Chute foi dado porque ladrão olhou para comparsa

A prisão dos assaltantes ocorreu por volta das 22h, na Avenida Borges de Medeiros, em frente ao Clube Piraquê. Os quatro acusados haviam roubado cerca de dez minutos antes o celular de um advogado na Avenida Bartolomeu Mitre. Com um revólver calibre 38, eles abordaram a vítima, que estava a pé, e fugiram num Fiat Uno vermelho. Dois policiais do GTM foram chamados pela vítima e acionaram colegas por rádio, que conseguiram prender os quatro.

Seis policiais do GTM participaram da prisão e, segundo os próprios PMs, os assaltantes não reagiram. Eles foram algemados na entrada do estacionamento do clube, em dupla, enquanto os policiais revistavam o veículo, onde acharam a arma e o celular roubado. A agressão ocorreu depois que um dos presos virou o rosto na direção de um comparsa. Um dos PMs correu em direção ao assaltante gritando e chutou sua cabeça.
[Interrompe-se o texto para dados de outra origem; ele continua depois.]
--- config.mk ---
export PLATFORM = sky130hd
export DESIGN_NAME = dttm_queue
export DESIGN_NICKNAME = d
export VERILOG_FILES = /design/src/rtl/core/assert_macros.svh /design/src/rtl/core/dttm_pkg.sv /design/src/rtl/core/dttm_queue.sv
export SDC_FILE = /design/constraint.sdc
export NUM_CORES = 1
export LEC_CHECK = 0
export BUFFER_PORTS_ARGS = -buffer_cell sky130_fd_sc_hd__clkbuf_2
export CORE_MARGIN = 2
export CORE_UTILIZATION = 47
export DETAILED_ROUTE_END_ITERATION = 12
export PLACE_DENSITY = 0.77
export SKIP_CTS_REPAIR_TIMING = 1
export SLEW_MARGIN = 30
export SYNTH_ARGS = -nofsm -noshare
export SYNTH_HDL_FRONTEND = slang
export SYNTH_SLANG_ARGS = --single-unit
--- constraint.sdc ---
create_clock -name clk -period 2.7 [get_ports clk]
set_clock_uncertainty 0.2 [all_clocks]
set_input_delay 0.405 -clock clk [delete_from_list [all_inputs] [get_ports clk]]
set_output_delay 0.405 -clock clk [all_outputs]
set_load 0.01 [all_outputs]
`config.mk`:
```
export PLATFORM = sky130hd
export DESIGN_NAME = dttm_front
export DESIGN_NICKNAME = d
export VERILOG_FILES = /design/src/rtl/core/assert_macros.svh /design/src/rtl/core/dttm_pkg.sv /design/src/rtl/core/dttm_front.sv
export SDC_FILE = /design/constraint.sdc
export NUM_CORES = 1
export LEC_CHECK = 0
export BUFFER_PORTS_ARGS = -buffer_cell sky130_fd_sc_hd__buf_4
export CORE_ASPECT_RATIO = 0.9
export CORE_UTILIZATION = 30
export DETAILED_ROUTE_END_ITERATION = 10
export PLACE_DENSITY_LB_ADDON = 0.08
export SYNTH_ARGS = -nofsm -noshare
export SYNTH_HDL_FRONTEND = slang
export SYNTH_SLANG_ARGS = --single-unit
```
`constraint.sdc`:
```
create_clock -name vclk -period 4.21
set_input_delay 0.842 -clock vclk [all_inputs]
set_output_delay 0.842 -clock vclk [all_outputs]
set_load 0.02 [all_outputs]
```
`src/rtl/core/assert_macros.svh`:
```
// ----------------------------------------------------------------------------
// Assertion macros
// Shared concurrent assertion wrappers, clocked, disabled during reset.
// ----------------------------------------------------------------------------
`ifndef ASSERT_MACROS_SVH
`define ASSERT_MACROS_SVH

// prop must hold at every rising edge out of reset
`define ASSERT_CLK(label, clk, rst_n, prop, msg) \
	label: assert property (@(posedge clk) disable iff (!rst_n) (prop)) else $error(msg);

// cond must never be seen at a rising edge out of reset
`define ASSERT_NEVER(label, clk, rst_n, cond, msg) \
	label: assert property (@(posedge clk) disable iff (!rst_n) !(cond)) else $error(msg);

`endif

```
`src/rtl/core/dttm_pkg.sv`:
```
// ----------------------------------------------------------------------------
// dttm_pkg
// Types, codes and helpers for the delimited tag trie matcher.
// ----------------------------------------------------------------------------
package dttm_pkg;

	localparam int ALPHABET_SIZE = 64;
	localparam int CODE_BITS     = 6;
	localparam int QUEUE_DEPTH   = 2;
	localparam int QUEUE_AW      = 1;

	// configuration register indexes
	localparam logic [1:0] CFG_DELIMITER     = 2'd0;
	localparam logic [1:0] CFG_PRINT_TEXT    = 2'd1;
	localparam logic [1:0] CFG_REPORT_ERRORS = 2'd2;

	localparam logic [7:0] DELIMITER_RST = 8'd36;

	typedef enum logic [1:0] {
		OP_SCAN   = 2'd0,
		OP_ADD    = 2'd1,
		OP_FINISH = 2'd2,
		OP_END    = 2'd3
	} opcode_t;

	typedef enum logic [2:0] {
		KIND_TEXT    = 3'd0,
		KIND_MATCH   = 3'd1,
		KIND_UNKNOWN = 3'd2,
		KIND_EOS     = 3'd3,
		KIND_REJECT  = 3'd4
	} kind_t;

	typedef enum logic [1:0] {
		ST_CLEAR,
		ST_ISSUE,
		ST_RESOLVE
	} state_t;

	typedef struct packed {
		logic [7:0] delimiter;
		logic       print_text;
		logic       report_errors;
	} cfg_t;

	typedef struct packed {
		opcode_t                opcode;
		logic [7:0]             ch;
		logic [15:0]            id;
		logic                   is_delim;
		logic                   sym_ok;
		logic [CODE_BITS-1:0]   code;
	} item_t;

	typedef struct packed {
		kind_t       kind;
		logic [7:0]  ch;
		logic [15:0] id;
		logic        err;
	} result_t;

	// {in alphabet, symbol code}; slot 26 is never produced
	function automatic logic [CODE_BITS:0] sym_code(input logic [7:0] c);
		logic [CODE_BITS:0] r;
		r = '0;
		if (c >= 8'h30 && c <= 8'h39)
			r = {1'b1, CODE_BITS'(c - 8'd48)};
		else if (c >= 8'h41 && c <= 8'h50)
			r = {1'b1, CODE_BITS'(c - 8'd55)};
		else if (c >= 8'h51 && c <= 8'h5a)
			r = {1'b1, CODE_BITS'(c - 8'd54)};
		else if (c == 8'h5f)
			r = {1'b1, CODE_BITS'(37)};
		else if (c >= 8'h61 && c <= 8'h7a)
			r = {1'b1, CODE_BITS'(c - 8'd59)};
		return r;
	endfunction

endpackage

```
`src/rtl/core/dttm_front.sv`:
```
// ----------------------------------------------------------------------------
// dttm_front
// Input handshake and item classification (delimiter, alphabet code).
// ----------------------------------------------------------------------------
module dttm_front (
	input  dttm_pkg::cfg_t  cfg,
	input  logic            s_tvalid,
	output logic            s_tready,
	input  logic [23:0]     s_tdata,
	input  logic [1:0]      s_tuser,
	input  logic            back_ready,
	input  logic            q_full,
	output logic            q_push,
	output dttm_pkg::item_t q_item
);

	logic [dttm_pkg::CODE_BITS:0] sym;

	assign sym      = dttm_pkg::sym_code(s_tdata[7:0]);
	assign s_tready = back_ready && !q_full;
	assign q_push   = s_tvalid && s_tready;

	always_comb begin
		q_item.opcode   = dttm_pkg::opcode_t'(s_tuser);
		q_item.ch       = s_tdata[7:0];
		q_item.id       = s_tdata[23:8];
		q_item.is_delim = (s_tdata[7:0] == cfg.delimiter);
		q_item.sym_ok   = sym[dttm_pkg::CODE_BITS];
		q_item.code     = sym[dttm_pkg::CODE_BITS-1:0];
	end

endmodule

```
- Ei, você de vermelho, pára de conversar, vira a cara para o outro lado - disse.

Depois, continuou gritando:

- Não quero ver vocês conversando. Pára de bancar o esperto.
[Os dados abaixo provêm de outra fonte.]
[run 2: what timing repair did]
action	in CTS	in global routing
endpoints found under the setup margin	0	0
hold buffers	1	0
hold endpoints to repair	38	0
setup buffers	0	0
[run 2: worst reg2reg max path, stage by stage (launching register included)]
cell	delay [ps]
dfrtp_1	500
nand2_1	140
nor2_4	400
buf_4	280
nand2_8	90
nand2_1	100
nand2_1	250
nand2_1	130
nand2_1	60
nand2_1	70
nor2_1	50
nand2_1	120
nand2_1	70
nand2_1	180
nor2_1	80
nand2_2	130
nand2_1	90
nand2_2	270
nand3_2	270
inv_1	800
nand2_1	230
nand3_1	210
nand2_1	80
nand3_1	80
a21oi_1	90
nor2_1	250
Minutos depois, outro PM socou por trás a cabeça de outro bandido, que levantara o rosto do chão. A ação policial foi presenciada por motoristas, pedestres e funcionários do clube.

De acordo com o registro feito na 14ª DP, a vítima reconheceu os quatro assaltantes, identificados como Ricardo Raimundo Pinto, de 27 anos; Josiel Pereira da Silva, de 25 anos; Alex Sandro de Jesus, de 29 anos; e Manoel Felipe Ferreira dos Santos, de 21 anos. Segundo a delegacia, nenhum deles tinha passagens anteriores pela polícia. Autuados em flagrante por roubo, formação de quadrilha e porte ilegal de arma, forma levados para a Polinter. O Fiat não constava como roubado.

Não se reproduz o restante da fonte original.